===== src/rtl/rotaryctl_multi.sv =====
`default_nettype none
// ============================================================================
// Module  : rotaryctl_multi
// Brief   : Multi-channel quadrature encoder decoder with debounce, position
//           counters and an Avalon-MM register/interrupt interface.
// Revision: 1.0
// ============================================================================
module rotaryctl_multi #(
    parameter int NUM_CH   = 2,
    parameter int CNT_W    = 16,
    parameter int DEBOUNCE = 1000,
    parameter int WRAP     = 1
) (
    input  logic                  clk_clk,
    input  logic                  reset_reset_n,
    input  logic [2*NUM_CH-1:0]   rotary_in,
    output logic [NUM_CH-1:0]     rotary_cw,
    output logic [NUM_CH-1:0]     rotary_ccw,
    input  logic [3:0]            avs_address,
    input  logic                  avs_read,
    input  logic                  avs_write,
    input  logic [31:0]           avs_writedata,
    output logic [31:0]           avs_readdata,
    output logic                  irq
);

    typedef enum logic [2:0] {
        ST_IDLE = 3'd0,
        ST_CW1  = 3'd1,
        ST_CW2  = 3'd2,
        ST_CW3  = 3'd3,
        ST_CCW1 = 3'd4,
        ST_CCW2 = 3'd5,
        ST_CCW3 = 3'd6
    } state_t;

    localparam int               C_NB       = 2 * NUM_CH;
    localparam logic [15:0]      C_DEB_LAST = 16'(DEBOUNCE - 1);
    localparam logic [CNT_W-1:0] C_POS_MAX  = {1'b0, {(CNT_W-1){1'b1}}};
    localparam logic [CNT_W-1:0] C_POS_MIN  = {1'b1, {(CNT_W-1){1'b0}}};

    logic [C_NB-1:0]             sync1_q, sync2_q, deb_q, deb_d;
    logic [C_NB-1:0][15:0]       cnt_q, cnt_d;
    state_t                      state_q [NUM_CH];
    state_t                      state_d [NUM_CH];
    logic [NUM_CH-1:0]           cw_evt, ccw_evt;
    logic [NUM_CH-1:0][CNT_W-1:0] pos_q, pos_d;
    logic [NUM_CH-1:0]           cw_st_q, cw_st_d, ccw_st_q, ccw_st_d;
    logic [NUM_CH-1:0]           irq_en_q, irq_en_d;
    logic [NUM_CH-1:0]           rotary_cw_q, rotary_ccw_q;
    logic [31:0]                 readdata_q, readdata_d;
    logic                        irq_q;
    logic                        w_wr_status, w_wr_irq_en;
    logic                        w_unused;

    assign w_wr_status = avs_write && (avs_address == 4'd8);
    assign w_wr_irq_en = avs_write && (avs_address == 4'd9);
    assign w_unused    = ^avs_writedata;

    // A bit is accepted only after it has differed from the held value for
    // DEBOUNCE consecutive cycles; any agreement in between restarts the count.
    always_comb begin
        deb_d = deb_q;
        cnt_d = '0;
        for (int b = 0; b < C_NB; b++) begin
            if (sync2_q[b] != deb_q[b]) begin
                if (cnt_q[b] == C_DEB_LAST) begin
                    deb_d[b] = sync2_q[b];
                end else begin
                    cnt_d[b] = cnt_q[b] + 16'd1;
                end
            end
        end
    end

    always_comb begin
        logic [1:0] code;
        code    = 2'b11;
        cw_evt  = '0;
        ccw_evt = '0;
        for (int k = 0; k < NUM_CH; k++) begin
            state_d[k] = state_q[k];
            code       = deb_q[2*k +: 2];
            case (state_q[k])
                ST_IDLE: begin
                    if (code == 2'b01)      state_d[k] = ST_CW1;
                    else if (code == 2'b10) state_d[k] = ST_CCW1;
                end
                ST_CW1: begin
                    if (code == 2'b00)      state_d[k] = ST_CW2;
                    else if (code != 2'b01) state_d[k] = ST_IDLE;
                end
                ST_CW2: begin
                    if (code == 2'b10)      state_d[k] = ST_CW3;
                    else if (code == 2'b01) state_d[k] = ST_CW1;
                    else if (code != 2'b00) state_d[k] = ST_IDLE;
                end
                ST_CW3: begin
                    if (code == 2'b11) begin
                        state_d[k] = ST_IDLE;
                        cw_evt[k]  = 1'b1;
                    end else if (code == 2'b00) state_d[k] = ST_CW2;
                    else if (code != 2'b10)     state_d[k] = ST_IDLE;
                end
                ST_CCW1: begin
                    if (code == 2'b00)      state_d[k] = ST_CCW2;
                    else if (code != 2'b10) state_d[k] = ST_IDLE;
                end
                ST_CCW2: begin
                    if (code == 2'b01)      state_d[k] = ST_CCW3;
                    else if (code == 2'b10) state_d[k] = ST_CCW1;
                    else if (code != 2'b00) state_d[k] = ST_IDLE;
                end
                ST_CCW3: begin
                    if (code == 2'b11) begin
                        state_d[k] = ST_IDLE;
                        ccw_evt[k] = 1'b1;
                    end else if (code == 2'b00) state_d[k] = ST_CCW2;
                    else if (code != 2'b01)     state_d[k] = ST_IDLE;
                end
                default: state_d[k] = ST_IDLE;
            endcase
        end
    end

    // Host write to a position register overrides a coincident step.
    always_comb begin
        pos_d = pos_q;
        for (int k = 0; k < NUM_CH; k++) begin
            if (avs_write && (avs_address == 4'(k))) begin
                pos_d[k] = avs_writedata[CNT_W-1:0];
            end else if (cw_evt[k]) begin
                if (!(WRAP == 0 && pos_q[k] == C_POS_MAX)) pos_d[k] = pos_q[k] + 1'b1;
            end else if (ccw_evt[k]) begin
                if (!(WRAP == 0 && pos_q[k] == C_POS_MIN)) pos_d[k] = pos_q[k] - 1'b1;
            end
        end
    end

    always_comb begin
        cw_st_d  = (cw_st_q  & ~(w_wr_status ? avs_writedata[NUM_CH-1:0]  : '0)) | cw_evt;
        ccw_st_d = (ccw_st_q & ~(w_wr_status ? avs_writedata[8 +: NUM_CH] : '0)) | ccw_evt;
        irq_en_d = w_wr_irq_en ? avs_writedata[NUM_CH-1:0] : irq_en_q;
    end

    always_comb begin
        readdata_d = readdata_q;
        if (avs_read) begin
            readdata_d = '0;
            if (avs_address == 4'd8) begin
                readdata_d[NUM_CH-1:0]  = cw_st_q;
                readdata_d[8 +: NUM_CH] = ccw_st_q;
            end else if (avs_address == 4'd9) begin
                readdata_d[NUM_CH-1:0] = irq_en_q;
            end else begin
                for (int k = 0; k < NUM_CH; k++) begin
                    if (avs_address == 4'(k)) readdata_d = 32'($signed(pos_q[k]));
                end
            end
        end
    end

    always_ff @(posedge clk_clk or negedge reset_reset_n) begin
        if (!reset_reset_n) begin
            sync1_q      <= '1;
            sync2_q      <= '1;
            deb_q        <= '1;
            cnt_q        <= '0;
            for (int k = 0; k < NUM_CH; k++) state_q[k] <= ST_IDLE;
            pos_q        <= '0;
            cw_st_q      <= '0;
            ccw_st_q     <= '0;
            irq_en_q     <= '0;
            rotary_cw_q  <= '0;
            rotary_ccw_q <= '0;
            readdata_q   <= '0;
            irq_q        <= 1'b0;
        end else begin
            sync1_q      <= rotary_in;
            sync2_q      <= sync1_q;
            deb_q        <= deb_d;
            cnt_q        <= cnt_d;
            for (int k = 0; k < NUM_CH; k++) state_q[k] <= state_d[k];
            pos_q        <= pos_d;
            cw_st_q      <= cw_st_d;
            ccw_st_q     <= ccw_st_d;
            irq_en_q     <= irq_en_d;
            rotary_cw_q  <= cw_evt;
            rotary_ccw_q <= ccw_evt;
            readdata_q   <= readdata_d;
            irq_q        <= |(irq_en_q & (cw_st_q | ccw_st_q));
        end
    end

    assign rotary_cw    = rotary_cw_q;
    assign rotary_ccw   = rotary_ccw_q;
    assign avs_readdata = readdata_q;
    assign irq          = irq_q;

endmodule
`default_nettype wire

AIM OF THE EXERCISE — Using the records above, pull out each line where the word "localparam" occurs.

TASK OUTPUT —
    localparam int               C_NB       = 2 * NUM_CH;
    localparam logic [15:0]      C_DEB_LAST = 16'(DEBOUNCE - 1);
    localparam logic [CNT_W-1:0] C_POS_MAX  = {1'b0, {(CNT_W-1){1'b1}}};
    localparam logic [CNT_W-1:0] C_POS_MIN  = {1'b1, {(CNT_W-1){1'b0}}};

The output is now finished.